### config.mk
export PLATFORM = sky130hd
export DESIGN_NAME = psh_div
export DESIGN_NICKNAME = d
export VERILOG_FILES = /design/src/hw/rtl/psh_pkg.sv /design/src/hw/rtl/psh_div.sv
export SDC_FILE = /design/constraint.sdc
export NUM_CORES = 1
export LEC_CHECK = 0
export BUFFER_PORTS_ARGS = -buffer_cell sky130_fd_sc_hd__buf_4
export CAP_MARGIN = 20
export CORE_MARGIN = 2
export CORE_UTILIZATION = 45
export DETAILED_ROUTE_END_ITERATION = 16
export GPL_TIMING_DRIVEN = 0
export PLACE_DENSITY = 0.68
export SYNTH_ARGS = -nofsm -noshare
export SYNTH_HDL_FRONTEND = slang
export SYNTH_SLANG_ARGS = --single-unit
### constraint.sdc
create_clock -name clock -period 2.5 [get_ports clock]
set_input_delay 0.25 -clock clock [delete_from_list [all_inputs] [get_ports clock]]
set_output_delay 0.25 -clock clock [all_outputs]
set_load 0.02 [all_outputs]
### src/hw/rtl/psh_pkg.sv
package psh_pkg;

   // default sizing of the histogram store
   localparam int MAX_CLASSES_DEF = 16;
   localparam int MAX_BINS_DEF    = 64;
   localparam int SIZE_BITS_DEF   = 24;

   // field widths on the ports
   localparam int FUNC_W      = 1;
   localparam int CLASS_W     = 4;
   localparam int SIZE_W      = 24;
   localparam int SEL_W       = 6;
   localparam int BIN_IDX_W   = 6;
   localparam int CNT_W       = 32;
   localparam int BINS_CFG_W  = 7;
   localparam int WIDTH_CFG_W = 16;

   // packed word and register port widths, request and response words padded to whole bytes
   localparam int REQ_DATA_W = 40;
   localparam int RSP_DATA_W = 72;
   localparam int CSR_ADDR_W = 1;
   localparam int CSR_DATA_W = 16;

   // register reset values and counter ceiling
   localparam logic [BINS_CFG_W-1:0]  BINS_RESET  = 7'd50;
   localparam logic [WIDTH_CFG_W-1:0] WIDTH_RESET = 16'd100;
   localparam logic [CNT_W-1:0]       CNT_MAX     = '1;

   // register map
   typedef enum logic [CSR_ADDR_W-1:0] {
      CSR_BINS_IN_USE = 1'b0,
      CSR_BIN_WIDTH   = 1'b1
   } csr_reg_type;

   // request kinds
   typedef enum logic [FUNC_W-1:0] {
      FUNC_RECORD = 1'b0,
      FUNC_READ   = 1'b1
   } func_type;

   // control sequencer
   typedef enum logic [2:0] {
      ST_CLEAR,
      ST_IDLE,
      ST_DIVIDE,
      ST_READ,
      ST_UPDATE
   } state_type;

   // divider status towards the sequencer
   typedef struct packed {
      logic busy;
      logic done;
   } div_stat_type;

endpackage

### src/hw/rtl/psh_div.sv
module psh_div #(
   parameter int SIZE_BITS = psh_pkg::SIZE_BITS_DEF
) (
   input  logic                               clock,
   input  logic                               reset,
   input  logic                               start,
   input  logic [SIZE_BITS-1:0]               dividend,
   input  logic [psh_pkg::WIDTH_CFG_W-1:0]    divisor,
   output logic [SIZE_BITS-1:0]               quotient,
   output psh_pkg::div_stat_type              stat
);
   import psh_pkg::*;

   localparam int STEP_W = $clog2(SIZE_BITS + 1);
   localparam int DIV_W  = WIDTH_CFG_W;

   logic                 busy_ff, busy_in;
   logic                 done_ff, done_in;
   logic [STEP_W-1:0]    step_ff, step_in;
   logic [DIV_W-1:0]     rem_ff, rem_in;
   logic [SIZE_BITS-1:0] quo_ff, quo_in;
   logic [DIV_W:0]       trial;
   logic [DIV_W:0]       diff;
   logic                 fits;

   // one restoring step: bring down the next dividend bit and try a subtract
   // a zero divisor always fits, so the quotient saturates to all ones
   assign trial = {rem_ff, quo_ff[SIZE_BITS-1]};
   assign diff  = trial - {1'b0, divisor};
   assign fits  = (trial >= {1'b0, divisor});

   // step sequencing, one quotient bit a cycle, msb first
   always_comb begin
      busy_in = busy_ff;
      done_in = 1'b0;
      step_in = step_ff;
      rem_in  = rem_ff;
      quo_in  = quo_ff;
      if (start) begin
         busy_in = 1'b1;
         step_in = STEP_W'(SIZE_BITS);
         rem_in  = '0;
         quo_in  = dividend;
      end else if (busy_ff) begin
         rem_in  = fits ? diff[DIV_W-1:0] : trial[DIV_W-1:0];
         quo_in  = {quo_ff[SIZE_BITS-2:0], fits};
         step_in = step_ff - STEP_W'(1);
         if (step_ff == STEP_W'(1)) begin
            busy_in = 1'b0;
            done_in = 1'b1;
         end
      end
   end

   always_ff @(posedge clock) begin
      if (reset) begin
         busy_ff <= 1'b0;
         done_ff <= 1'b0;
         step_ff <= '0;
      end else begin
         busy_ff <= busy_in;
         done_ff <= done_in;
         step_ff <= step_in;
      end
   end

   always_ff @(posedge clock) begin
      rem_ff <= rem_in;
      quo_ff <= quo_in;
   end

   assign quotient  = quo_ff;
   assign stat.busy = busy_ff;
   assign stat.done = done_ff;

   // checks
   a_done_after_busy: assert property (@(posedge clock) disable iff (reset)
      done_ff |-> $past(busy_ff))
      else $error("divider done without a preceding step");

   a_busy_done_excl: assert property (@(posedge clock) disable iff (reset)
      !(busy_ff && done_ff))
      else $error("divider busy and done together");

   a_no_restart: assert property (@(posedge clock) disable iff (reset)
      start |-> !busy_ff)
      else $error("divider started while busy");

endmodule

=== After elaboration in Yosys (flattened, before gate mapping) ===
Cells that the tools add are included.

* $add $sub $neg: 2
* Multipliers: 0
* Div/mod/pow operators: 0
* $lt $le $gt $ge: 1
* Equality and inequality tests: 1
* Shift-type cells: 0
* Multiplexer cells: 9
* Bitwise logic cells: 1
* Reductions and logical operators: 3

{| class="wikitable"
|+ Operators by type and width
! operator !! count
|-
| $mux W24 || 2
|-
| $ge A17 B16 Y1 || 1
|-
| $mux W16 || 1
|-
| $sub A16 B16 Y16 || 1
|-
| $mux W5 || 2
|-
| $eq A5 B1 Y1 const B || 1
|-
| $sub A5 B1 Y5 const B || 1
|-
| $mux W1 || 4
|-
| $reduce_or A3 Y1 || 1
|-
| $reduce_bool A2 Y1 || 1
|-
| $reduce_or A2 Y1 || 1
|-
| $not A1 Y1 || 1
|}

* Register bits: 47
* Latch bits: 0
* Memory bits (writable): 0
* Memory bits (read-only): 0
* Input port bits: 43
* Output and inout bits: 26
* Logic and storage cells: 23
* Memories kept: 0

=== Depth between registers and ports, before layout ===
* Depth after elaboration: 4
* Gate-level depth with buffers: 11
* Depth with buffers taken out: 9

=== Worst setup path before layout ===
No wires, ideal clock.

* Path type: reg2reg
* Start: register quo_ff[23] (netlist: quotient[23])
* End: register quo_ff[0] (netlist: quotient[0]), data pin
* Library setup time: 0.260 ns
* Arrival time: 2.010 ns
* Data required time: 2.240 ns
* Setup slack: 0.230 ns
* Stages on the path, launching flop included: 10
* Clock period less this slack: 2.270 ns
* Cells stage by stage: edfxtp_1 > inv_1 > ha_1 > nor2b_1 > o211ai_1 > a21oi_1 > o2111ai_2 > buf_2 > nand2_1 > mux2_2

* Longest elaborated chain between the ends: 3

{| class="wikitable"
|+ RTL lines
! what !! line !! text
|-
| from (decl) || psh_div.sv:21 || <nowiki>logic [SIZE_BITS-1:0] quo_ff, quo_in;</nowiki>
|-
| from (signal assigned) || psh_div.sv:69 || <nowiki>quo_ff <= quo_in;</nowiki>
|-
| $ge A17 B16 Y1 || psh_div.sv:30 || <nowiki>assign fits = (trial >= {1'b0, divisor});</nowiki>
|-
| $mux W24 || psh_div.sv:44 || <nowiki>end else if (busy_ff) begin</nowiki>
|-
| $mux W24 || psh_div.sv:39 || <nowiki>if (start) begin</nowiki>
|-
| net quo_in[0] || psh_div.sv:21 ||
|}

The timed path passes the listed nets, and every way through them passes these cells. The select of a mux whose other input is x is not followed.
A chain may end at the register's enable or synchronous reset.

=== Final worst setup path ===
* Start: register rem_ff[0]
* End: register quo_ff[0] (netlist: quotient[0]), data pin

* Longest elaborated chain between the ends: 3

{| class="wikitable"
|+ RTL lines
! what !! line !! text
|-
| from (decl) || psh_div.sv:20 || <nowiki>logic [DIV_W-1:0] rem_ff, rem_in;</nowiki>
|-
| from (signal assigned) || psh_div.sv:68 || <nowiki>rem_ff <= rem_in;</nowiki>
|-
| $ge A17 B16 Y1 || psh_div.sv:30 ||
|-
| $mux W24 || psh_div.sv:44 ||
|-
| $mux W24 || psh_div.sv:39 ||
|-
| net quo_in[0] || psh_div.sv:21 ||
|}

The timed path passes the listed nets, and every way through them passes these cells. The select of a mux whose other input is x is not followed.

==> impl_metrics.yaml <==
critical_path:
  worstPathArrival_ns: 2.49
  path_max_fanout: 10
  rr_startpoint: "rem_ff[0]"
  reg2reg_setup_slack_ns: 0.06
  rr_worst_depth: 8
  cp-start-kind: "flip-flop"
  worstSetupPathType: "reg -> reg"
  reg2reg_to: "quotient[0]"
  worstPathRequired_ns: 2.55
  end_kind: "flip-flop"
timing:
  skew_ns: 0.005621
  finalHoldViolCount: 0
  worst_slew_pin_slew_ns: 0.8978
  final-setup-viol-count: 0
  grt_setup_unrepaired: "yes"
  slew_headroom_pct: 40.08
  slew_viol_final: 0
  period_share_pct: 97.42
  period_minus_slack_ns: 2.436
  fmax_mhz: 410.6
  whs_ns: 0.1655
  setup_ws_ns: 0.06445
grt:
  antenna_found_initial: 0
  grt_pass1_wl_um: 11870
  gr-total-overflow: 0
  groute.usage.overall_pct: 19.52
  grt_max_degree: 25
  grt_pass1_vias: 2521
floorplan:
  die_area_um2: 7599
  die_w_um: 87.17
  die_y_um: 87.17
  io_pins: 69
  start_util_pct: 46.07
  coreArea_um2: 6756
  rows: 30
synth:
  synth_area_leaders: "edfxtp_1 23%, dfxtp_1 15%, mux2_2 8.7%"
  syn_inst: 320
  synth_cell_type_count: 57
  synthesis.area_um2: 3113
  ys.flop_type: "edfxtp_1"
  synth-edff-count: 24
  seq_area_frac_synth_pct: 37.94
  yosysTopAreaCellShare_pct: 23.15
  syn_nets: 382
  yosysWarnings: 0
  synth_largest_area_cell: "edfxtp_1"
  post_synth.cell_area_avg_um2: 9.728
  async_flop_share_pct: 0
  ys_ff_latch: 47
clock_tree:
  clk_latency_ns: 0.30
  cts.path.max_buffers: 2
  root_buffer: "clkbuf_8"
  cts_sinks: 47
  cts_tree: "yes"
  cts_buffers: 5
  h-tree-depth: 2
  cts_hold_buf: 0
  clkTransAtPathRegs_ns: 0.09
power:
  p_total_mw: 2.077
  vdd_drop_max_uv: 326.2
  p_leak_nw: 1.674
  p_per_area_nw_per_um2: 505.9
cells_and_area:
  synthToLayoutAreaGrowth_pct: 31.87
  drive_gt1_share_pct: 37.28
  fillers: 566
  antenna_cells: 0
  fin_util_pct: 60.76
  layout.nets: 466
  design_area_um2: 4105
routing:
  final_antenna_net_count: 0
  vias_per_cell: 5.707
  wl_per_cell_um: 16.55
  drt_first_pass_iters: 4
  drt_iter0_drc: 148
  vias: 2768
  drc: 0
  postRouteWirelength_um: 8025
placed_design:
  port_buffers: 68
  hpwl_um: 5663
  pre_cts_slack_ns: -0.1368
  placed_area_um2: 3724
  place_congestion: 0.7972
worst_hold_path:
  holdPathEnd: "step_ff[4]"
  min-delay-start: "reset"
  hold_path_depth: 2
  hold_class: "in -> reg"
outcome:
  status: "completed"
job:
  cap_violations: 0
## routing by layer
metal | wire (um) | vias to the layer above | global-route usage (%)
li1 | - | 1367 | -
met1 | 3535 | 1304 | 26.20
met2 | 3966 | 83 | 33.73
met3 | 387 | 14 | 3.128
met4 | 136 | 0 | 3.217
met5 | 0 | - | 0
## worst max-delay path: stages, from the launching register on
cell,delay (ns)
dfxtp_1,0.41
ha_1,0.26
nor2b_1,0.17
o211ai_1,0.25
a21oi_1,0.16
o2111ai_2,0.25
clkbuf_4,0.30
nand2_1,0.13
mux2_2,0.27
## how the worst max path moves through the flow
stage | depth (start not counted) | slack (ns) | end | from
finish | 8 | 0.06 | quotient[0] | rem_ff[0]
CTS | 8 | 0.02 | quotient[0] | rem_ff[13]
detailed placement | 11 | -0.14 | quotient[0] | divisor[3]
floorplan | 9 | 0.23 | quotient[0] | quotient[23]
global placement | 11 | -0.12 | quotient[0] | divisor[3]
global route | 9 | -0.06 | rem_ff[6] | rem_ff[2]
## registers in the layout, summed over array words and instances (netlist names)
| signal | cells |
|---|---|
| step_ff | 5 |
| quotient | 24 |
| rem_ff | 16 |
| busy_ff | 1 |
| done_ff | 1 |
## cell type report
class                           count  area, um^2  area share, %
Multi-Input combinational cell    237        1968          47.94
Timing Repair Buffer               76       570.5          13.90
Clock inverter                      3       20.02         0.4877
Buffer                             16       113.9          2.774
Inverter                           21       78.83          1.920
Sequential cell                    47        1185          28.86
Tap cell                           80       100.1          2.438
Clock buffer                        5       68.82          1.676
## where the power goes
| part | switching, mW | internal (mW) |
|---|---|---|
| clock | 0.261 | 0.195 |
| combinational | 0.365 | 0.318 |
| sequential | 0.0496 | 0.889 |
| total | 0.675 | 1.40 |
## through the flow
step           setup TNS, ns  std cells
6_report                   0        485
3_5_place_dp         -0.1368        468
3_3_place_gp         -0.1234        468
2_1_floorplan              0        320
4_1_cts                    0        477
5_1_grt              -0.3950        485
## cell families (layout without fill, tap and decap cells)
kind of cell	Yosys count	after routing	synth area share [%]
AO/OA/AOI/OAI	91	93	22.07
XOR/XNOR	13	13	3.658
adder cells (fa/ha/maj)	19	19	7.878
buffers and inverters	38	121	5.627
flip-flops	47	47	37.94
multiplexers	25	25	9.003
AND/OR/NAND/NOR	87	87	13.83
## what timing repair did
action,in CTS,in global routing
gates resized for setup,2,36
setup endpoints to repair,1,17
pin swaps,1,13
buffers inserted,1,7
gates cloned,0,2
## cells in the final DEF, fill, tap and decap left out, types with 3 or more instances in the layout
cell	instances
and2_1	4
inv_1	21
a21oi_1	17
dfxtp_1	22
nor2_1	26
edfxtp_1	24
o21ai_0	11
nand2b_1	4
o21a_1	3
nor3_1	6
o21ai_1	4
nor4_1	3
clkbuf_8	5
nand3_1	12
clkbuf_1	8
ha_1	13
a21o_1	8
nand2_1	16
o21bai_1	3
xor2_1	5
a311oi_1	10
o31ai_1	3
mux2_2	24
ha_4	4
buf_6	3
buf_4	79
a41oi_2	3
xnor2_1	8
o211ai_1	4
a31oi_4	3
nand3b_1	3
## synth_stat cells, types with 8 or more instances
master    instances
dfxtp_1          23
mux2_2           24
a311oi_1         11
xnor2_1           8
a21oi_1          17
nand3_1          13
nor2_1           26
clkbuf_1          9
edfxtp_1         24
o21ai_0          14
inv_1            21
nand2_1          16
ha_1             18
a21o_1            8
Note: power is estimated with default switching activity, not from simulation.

The problem: Copy every line where the word "instances" is present in the entries above.

Written solution:
## registers in the layout, summed over array words and instances (netlist names)
## cells in the final DEF, fill, tap and decap left out, types with 3 or more instances in the layout
cell	instances
## synth_stat cells, types with 8 or more instances
master    instances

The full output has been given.